Collected data
== Segment start ==

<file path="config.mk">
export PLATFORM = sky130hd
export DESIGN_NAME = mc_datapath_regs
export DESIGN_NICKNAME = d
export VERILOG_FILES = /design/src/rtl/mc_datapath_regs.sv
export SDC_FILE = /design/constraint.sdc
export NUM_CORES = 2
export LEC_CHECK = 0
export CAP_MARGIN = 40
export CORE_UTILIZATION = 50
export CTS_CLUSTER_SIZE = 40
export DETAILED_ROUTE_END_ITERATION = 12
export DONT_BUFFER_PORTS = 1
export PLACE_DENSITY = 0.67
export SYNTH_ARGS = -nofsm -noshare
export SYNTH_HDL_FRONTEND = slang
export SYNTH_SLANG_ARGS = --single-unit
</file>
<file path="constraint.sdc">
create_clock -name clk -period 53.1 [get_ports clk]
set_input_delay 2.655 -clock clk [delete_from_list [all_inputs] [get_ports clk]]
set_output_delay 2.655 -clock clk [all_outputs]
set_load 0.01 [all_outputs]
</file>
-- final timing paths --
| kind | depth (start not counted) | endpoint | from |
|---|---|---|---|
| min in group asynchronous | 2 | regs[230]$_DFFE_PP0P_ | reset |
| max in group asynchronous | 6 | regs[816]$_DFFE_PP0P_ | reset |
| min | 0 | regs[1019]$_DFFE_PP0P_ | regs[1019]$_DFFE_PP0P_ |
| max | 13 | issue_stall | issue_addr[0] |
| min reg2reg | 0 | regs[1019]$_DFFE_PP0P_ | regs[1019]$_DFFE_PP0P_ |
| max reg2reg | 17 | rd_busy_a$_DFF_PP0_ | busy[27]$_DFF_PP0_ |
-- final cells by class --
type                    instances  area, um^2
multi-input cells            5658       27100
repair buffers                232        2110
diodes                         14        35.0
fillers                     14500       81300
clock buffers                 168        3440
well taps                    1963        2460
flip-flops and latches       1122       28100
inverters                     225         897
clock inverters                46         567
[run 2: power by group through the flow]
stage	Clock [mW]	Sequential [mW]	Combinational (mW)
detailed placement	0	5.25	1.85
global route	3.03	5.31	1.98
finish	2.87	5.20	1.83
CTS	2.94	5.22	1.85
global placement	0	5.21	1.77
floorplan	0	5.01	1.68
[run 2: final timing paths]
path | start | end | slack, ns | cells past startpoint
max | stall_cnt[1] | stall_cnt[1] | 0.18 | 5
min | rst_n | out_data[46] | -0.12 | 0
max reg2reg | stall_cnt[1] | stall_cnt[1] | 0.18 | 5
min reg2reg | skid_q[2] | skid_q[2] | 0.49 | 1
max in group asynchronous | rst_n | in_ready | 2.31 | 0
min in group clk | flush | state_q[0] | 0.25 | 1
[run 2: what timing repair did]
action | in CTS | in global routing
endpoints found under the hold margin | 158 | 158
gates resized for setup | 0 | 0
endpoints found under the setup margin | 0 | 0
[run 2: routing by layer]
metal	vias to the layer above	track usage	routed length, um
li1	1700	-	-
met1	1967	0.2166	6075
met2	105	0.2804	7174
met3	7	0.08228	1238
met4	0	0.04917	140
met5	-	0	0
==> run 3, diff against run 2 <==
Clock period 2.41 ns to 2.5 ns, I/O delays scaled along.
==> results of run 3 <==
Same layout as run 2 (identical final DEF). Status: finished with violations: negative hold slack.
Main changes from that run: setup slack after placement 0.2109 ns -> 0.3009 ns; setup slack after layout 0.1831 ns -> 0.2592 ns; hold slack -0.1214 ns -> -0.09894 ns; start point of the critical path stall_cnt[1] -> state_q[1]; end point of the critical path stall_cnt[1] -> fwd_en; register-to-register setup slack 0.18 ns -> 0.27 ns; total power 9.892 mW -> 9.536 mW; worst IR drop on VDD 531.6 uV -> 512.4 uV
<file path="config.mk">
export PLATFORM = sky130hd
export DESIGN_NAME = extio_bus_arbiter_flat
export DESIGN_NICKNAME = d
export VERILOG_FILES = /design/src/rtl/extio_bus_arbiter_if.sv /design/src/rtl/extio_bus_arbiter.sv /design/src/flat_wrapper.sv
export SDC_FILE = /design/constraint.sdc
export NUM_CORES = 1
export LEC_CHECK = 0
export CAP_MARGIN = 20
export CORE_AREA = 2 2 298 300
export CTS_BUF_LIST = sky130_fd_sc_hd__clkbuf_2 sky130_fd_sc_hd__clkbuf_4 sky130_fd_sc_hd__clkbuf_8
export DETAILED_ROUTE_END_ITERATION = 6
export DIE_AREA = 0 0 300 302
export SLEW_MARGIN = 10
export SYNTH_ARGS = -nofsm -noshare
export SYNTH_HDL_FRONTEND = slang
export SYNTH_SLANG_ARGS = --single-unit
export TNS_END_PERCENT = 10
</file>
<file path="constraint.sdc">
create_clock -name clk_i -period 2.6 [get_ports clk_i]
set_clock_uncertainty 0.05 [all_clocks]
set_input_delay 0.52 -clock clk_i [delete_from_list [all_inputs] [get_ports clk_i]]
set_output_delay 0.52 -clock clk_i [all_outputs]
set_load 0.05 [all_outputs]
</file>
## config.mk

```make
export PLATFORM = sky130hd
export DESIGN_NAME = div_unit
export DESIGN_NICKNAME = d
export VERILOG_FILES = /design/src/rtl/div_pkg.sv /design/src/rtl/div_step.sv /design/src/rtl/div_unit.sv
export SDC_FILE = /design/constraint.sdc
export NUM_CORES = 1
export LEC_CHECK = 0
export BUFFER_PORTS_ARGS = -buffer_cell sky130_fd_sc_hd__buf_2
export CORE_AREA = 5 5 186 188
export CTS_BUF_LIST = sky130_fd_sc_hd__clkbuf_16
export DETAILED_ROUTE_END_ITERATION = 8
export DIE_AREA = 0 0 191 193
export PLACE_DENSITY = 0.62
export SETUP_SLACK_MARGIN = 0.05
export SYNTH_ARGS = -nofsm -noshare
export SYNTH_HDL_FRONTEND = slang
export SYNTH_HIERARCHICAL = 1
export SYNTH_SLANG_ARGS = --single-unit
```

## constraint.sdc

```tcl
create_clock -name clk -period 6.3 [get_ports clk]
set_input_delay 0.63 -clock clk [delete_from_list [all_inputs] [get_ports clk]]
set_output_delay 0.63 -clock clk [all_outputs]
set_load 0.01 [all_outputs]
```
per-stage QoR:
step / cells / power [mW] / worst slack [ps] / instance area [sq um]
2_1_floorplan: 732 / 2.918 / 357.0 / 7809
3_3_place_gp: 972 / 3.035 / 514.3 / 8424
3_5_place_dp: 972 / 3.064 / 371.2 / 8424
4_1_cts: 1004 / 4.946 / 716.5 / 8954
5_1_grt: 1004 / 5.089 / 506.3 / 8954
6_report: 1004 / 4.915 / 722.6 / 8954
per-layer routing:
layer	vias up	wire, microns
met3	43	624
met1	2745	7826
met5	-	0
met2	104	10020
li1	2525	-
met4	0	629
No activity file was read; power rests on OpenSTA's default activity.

== Segment end ==
== Segment start ==

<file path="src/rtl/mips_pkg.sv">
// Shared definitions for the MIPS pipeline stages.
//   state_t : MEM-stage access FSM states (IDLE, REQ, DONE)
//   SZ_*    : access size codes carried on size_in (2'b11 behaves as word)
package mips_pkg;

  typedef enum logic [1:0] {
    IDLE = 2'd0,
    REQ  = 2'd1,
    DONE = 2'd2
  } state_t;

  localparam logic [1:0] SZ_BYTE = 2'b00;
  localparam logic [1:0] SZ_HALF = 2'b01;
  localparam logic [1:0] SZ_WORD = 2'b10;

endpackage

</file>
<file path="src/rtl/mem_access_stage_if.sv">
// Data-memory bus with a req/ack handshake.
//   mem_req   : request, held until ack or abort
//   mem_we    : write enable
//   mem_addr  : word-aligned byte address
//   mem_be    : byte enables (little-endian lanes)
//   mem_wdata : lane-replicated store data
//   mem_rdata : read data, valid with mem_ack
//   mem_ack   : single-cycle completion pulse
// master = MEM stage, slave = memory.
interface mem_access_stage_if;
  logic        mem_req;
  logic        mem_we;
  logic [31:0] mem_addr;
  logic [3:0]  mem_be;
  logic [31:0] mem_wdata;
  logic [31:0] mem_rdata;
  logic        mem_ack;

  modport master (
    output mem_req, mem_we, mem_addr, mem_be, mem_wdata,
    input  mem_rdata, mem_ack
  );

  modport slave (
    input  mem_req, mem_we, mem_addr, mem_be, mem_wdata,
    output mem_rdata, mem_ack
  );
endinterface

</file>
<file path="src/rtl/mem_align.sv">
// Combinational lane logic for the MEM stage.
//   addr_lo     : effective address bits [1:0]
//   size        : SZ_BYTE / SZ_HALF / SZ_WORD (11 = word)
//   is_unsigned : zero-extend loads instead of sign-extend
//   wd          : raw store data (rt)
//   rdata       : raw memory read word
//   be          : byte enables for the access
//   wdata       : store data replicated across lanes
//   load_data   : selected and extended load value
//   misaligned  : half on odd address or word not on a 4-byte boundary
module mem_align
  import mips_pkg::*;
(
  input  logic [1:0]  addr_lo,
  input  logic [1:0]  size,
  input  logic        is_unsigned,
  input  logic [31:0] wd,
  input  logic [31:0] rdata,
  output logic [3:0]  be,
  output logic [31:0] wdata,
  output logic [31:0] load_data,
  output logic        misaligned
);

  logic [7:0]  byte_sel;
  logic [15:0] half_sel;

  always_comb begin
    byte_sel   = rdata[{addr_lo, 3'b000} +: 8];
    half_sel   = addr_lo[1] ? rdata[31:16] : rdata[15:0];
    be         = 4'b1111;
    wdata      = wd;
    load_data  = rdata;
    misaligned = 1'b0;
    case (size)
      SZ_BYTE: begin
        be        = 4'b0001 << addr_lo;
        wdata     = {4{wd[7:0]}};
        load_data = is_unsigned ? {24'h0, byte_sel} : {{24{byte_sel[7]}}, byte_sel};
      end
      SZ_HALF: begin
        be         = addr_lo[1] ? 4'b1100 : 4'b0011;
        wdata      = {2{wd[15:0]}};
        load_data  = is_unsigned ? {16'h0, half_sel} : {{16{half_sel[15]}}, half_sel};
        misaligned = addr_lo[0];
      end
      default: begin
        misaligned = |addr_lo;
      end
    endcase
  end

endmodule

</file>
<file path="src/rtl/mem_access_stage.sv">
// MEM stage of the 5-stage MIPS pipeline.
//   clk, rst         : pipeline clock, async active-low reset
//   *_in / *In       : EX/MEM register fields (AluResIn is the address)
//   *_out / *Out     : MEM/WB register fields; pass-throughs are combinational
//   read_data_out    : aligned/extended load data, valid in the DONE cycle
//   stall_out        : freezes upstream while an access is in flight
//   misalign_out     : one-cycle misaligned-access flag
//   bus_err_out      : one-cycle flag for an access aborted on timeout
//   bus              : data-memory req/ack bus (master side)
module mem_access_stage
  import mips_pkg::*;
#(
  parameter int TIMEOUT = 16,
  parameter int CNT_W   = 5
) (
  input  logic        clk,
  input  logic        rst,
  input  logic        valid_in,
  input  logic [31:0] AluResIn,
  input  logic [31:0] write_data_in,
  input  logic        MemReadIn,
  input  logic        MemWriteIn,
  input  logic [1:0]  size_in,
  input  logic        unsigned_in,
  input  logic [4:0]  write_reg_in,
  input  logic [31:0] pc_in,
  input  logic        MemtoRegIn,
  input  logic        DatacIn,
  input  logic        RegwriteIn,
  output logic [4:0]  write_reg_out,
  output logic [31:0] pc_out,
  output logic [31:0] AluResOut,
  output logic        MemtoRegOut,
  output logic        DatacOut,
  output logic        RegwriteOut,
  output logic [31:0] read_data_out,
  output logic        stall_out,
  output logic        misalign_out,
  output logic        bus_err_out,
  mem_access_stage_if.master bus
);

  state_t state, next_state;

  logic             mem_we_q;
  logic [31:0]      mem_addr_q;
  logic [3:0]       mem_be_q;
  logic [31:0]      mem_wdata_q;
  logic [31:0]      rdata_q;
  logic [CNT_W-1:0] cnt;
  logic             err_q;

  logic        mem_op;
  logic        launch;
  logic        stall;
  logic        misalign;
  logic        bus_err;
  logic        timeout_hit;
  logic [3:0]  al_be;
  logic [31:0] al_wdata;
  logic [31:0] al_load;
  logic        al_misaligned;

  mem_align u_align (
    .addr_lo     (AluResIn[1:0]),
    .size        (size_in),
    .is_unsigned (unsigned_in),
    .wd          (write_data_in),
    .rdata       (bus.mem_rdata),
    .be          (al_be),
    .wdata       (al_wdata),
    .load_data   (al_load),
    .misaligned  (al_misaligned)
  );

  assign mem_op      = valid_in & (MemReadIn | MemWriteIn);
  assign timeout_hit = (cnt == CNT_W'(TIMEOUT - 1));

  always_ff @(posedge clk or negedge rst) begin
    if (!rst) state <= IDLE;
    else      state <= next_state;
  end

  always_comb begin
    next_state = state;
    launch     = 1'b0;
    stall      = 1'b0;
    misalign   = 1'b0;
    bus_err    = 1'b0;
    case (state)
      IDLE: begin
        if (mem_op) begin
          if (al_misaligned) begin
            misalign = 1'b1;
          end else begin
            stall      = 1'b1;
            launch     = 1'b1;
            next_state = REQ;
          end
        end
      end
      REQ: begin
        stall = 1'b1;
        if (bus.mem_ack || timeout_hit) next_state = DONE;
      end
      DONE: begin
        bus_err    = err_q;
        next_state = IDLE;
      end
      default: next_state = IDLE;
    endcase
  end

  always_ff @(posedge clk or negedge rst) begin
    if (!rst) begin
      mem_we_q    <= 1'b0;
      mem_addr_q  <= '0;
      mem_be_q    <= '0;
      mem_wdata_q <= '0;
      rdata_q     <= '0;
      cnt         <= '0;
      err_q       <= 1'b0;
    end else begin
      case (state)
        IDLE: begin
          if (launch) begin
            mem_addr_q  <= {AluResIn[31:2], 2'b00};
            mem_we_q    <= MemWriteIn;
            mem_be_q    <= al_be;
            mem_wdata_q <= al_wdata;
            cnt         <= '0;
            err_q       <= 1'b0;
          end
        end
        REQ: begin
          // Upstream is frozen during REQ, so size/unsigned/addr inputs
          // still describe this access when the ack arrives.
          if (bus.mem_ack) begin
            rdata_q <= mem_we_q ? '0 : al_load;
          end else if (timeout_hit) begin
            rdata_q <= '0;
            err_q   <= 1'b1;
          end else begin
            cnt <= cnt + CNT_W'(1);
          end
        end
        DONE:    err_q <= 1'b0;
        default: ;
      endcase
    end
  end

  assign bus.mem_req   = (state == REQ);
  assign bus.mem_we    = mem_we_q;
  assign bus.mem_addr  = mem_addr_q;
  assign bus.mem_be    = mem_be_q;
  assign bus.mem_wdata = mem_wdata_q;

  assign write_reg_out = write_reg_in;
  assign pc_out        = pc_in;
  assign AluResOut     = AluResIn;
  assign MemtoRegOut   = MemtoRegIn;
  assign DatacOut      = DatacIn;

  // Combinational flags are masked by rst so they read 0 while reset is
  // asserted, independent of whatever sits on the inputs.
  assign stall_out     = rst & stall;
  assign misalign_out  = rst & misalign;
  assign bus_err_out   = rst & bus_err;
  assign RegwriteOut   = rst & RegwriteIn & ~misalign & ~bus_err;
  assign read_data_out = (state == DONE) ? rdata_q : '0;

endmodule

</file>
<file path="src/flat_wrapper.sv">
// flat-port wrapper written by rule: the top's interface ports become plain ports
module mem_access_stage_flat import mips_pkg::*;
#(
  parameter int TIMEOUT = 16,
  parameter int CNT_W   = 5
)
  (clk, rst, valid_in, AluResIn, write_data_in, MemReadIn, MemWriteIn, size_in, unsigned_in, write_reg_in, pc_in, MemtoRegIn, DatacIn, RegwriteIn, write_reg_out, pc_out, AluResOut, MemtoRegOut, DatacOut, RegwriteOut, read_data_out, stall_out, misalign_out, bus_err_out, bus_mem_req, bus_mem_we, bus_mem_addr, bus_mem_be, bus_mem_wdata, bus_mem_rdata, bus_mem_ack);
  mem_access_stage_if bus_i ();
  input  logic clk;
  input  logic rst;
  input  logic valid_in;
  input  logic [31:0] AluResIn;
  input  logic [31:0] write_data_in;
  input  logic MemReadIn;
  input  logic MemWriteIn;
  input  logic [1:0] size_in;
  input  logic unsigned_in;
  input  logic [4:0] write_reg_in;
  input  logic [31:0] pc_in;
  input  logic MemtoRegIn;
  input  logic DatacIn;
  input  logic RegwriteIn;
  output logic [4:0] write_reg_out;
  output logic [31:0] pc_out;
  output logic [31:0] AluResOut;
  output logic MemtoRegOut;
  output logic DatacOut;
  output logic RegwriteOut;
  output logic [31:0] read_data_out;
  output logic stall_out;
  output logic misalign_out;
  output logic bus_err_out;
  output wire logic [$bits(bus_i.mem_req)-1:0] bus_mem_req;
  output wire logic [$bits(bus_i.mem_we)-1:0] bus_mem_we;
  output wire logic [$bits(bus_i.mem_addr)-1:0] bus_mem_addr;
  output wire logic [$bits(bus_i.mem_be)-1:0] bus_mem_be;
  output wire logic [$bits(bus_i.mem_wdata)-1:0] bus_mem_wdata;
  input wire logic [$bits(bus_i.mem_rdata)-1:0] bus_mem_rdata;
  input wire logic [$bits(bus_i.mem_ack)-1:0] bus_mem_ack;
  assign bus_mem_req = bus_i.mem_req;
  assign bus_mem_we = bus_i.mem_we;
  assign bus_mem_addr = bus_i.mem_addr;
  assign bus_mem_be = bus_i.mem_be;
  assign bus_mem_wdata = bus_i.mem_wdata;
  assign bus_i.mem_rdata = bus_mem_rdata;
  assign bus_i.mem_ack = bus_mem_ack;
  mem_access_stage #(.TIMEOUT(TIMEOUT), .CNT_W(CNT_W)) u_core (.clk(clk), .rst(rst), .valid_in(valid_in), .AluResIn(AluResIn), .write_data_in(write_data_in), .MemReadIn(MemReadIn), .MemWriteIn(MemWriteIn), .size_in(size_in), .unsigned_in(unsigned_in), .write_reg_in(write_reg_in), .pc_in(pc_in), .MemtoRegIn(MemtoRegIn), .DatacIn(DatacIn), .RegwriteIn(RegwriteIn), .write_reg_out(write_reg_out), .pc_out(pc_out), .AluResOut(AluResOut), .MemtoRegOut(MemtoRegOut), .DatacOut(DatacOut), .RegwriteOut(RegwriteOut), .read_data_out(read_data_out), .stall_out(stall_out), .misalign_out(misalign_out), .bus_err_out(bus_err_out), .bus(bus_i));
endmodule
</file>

== Segment end ==

EXERCISE PROMPT:
When you find a line in the records that contains the word "inverters", copy it.

RESULT OF THIS TASK:
inverters                     225         897
clock inverters                46         567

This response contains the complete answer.